Task to complete
Retrieve every line from the records in which the word "StPlay" occurs.

Material shown
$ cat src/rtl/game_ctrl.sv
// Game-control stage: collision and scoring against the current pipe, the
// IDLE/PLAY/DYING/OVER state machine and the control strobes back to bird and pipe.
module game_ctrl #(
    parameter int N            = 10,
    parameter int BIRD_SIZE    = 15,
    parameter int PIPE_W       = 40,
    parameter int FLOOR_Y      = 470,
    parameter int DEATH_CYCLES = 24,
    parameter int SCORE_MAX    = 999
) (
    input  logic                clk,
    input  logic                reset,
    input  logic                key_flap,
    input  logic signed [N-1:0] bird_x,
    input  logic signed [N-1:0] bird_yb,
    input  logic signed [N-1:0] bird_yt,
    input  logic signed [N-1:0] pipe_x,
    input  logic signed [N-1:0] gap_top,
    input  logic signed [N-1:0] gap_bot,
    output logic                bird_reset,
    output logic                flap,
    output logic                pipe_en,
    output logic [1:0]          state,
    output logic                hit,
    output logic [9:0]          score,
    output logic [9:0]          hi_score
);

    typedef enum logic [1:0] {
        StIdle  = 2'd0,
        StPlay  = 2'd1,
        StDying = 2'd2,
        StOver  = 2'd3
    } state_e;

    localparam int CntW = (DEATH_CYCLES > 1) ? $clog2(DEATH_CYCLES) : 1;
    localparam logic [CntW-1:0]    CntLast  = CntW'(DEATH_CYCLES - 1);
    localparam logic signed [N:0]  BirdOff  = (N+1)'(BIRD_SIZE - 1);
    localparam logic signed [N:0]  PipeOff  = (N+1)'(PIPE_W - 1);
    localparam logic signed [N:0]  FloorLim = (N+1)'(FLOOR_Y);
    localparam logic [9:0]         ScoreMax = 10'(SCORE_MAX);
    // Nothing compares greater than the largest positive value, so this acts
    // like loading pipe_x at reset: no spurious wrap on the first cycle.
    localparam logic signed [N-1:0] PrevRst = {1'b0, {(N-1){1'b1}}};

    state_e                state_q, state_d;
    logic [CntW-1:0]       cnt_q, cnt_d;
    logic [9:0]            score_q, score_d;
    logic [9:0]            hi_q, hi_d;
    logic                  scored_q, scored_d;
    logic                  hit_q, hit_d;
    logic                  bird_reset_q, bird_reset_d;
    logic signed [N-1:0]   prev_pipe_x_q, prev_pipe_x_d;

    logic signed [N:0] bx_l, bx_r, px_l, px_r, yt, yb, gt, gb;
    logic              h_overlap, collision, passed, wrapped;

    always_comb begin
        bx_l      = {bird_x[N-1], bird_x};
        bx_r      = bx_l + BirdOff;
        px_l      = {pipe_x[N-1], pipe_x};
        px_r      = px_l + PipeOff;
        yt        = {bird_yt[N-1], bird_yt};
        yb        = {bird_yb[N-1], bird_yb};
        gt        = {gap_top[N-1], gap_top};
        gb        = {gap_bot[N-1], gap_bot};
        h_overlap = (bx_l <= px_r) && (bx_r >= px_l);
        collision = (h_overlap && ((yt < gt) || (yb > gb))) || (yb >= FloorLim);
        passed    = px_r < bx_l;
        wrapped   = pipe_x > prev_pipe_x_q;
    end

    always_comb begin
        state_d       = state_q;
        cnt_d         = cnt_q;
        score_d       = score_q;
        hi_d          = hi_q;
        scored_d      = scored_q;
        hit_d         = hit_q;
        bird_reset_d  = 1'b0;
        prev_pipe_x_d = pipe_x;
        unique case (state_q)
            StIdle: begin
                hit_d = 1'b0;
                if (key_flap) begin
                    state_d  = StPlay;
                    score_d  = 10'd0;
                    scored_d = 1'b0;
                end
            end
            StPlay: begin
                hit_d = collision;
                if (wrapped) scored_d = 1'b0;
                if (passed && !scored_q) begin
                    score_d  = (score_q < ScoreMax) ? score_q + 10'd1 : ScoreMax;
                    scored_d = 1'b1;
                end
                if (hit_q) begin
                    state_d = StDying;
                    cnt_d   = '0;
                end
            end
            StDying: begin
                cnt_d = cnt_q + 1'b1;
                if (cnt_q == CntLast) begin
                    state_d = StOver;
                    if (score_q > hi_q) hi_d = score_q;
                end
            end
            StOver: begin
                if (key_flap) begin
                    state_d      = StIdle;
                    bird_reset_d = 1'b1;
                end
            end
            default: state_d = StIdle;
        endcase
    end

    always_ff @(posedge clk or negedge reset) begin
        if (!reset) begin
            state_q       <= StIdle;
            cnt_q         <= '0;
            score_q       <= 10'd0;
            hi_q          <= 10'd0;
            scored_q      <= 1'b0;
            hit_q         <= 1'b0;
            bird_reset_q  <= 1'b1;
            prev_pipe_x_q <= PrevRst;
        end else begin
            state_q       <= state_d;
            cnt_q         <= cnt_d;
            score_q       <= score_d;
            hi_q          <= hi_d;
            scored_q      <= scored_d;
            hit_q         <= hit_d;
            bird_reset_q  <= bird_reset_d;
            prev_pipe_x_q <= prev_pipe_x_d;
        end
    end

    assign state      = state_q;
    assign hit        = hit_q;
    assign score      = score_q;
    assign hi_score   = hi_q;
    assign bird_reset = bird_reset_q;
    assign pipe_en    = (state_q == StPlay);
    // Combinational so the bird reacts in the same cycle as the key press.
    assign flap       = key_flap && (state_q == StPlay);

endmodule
* * *
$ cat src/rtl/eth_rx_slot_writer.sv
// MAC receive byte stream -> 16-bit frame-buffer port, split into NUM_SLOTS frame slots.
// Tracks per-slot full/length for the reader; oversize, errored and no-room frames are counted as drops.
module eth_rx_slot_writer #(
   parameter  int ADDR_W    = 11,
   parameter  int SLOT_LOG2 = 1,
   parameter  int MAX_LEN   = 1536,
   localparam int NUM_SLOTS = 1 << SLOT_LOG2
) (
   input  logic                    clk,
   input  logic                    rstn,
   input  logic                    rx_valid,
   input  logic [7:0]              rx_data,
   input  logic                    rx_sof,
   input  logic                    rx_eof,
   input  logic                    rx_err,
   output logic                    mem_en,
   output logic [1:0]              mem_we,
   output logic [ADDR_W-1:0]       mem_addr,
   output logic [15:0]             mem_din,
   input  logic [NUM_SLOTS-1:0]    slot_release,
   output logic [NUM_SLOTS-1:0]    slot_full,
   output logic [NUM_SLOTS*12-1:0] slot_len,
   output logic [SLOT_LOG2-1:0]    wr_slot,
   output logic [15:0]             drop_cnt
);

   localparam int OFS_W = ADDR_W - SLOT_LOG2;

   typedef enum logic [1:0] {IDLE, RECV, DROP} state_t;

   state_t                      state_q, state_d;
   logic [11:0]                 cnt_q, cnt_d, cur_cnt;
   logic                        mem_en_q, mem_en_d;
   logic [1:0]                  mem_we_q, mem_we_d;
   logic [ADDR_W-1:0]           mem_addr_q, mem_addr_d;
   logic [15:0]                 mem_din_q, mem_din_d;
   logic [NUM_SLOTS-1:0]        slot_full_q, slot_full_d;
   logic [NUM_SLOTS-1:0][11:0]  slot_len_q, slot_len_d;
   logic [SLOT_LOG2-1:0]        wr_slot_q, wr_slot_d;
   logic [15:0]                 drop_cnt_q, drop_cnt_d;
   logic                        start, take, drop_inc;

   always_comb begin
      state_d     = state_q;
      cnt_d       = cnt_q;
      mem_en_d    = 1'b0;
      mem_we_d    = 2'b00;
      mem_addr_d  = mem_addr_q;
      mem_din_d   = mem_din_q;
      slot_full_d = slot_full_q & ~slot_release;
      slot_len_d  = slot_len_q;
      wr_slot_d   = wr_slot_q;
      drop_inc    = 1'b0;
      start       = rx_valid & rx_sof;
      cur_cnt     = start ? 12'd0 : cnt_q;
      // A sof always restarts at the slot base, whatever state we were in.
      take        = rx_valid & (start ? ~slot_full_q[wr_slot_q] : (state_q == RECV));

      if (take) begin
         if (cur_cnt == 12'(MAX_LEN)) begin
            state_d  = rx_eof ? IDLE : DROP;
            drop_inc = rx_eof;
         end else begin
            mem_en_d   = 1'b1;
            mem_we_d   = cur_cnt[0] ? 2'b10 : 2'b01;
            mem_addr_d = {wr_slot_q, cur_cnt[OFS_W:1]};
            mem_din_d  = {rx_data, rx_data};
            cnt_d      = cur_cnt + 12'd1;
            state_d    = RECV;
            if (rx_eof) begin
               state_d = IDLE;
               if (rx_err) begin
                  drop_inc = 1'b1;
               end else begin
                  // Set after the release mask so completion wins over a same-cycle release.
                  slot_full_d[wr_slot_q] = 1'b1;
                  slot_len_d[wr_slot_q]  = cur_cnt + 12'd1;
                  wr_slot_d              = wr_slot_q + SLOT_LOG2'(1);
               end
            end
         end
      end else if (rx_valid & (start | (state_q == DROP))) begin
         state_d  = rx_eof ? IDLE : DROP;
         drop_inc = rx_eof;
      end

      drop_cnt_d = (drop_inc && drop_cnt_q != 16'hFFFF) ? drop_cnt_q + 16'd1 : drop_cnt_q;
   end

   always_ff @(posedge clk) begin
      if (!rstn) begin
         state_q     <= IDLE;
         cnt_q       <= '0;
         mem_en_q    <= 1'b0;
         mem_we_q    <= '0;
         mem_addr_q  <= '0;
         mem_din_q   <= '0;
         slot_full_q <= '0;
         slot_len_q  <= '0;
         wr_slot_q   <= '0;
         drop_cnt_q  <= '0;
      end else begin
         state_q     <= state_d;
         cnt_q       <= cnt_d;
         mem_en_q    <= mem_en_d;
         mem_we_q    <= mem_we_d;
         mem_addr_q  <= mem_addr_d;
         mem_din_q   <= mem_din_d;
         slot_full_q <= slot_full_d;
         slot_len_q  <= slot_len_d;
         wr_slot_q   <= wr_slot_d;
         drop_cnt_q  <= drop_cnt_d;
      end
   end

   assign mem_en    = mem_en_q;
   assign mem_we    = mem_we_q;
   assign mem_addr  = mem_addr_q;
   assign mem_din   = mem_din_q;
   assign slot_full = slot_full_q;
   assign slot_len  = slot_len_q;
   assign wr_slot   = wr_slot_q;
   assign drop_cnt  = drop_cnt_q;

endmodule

Solution for this task
        StPlay  = 2'd1,
                    state_d  = StPlay;
            StPlay: begin
    assign pipe_en    = (state_q == StPlay);
    assign flap       = key_flap && (state_q == StPlay);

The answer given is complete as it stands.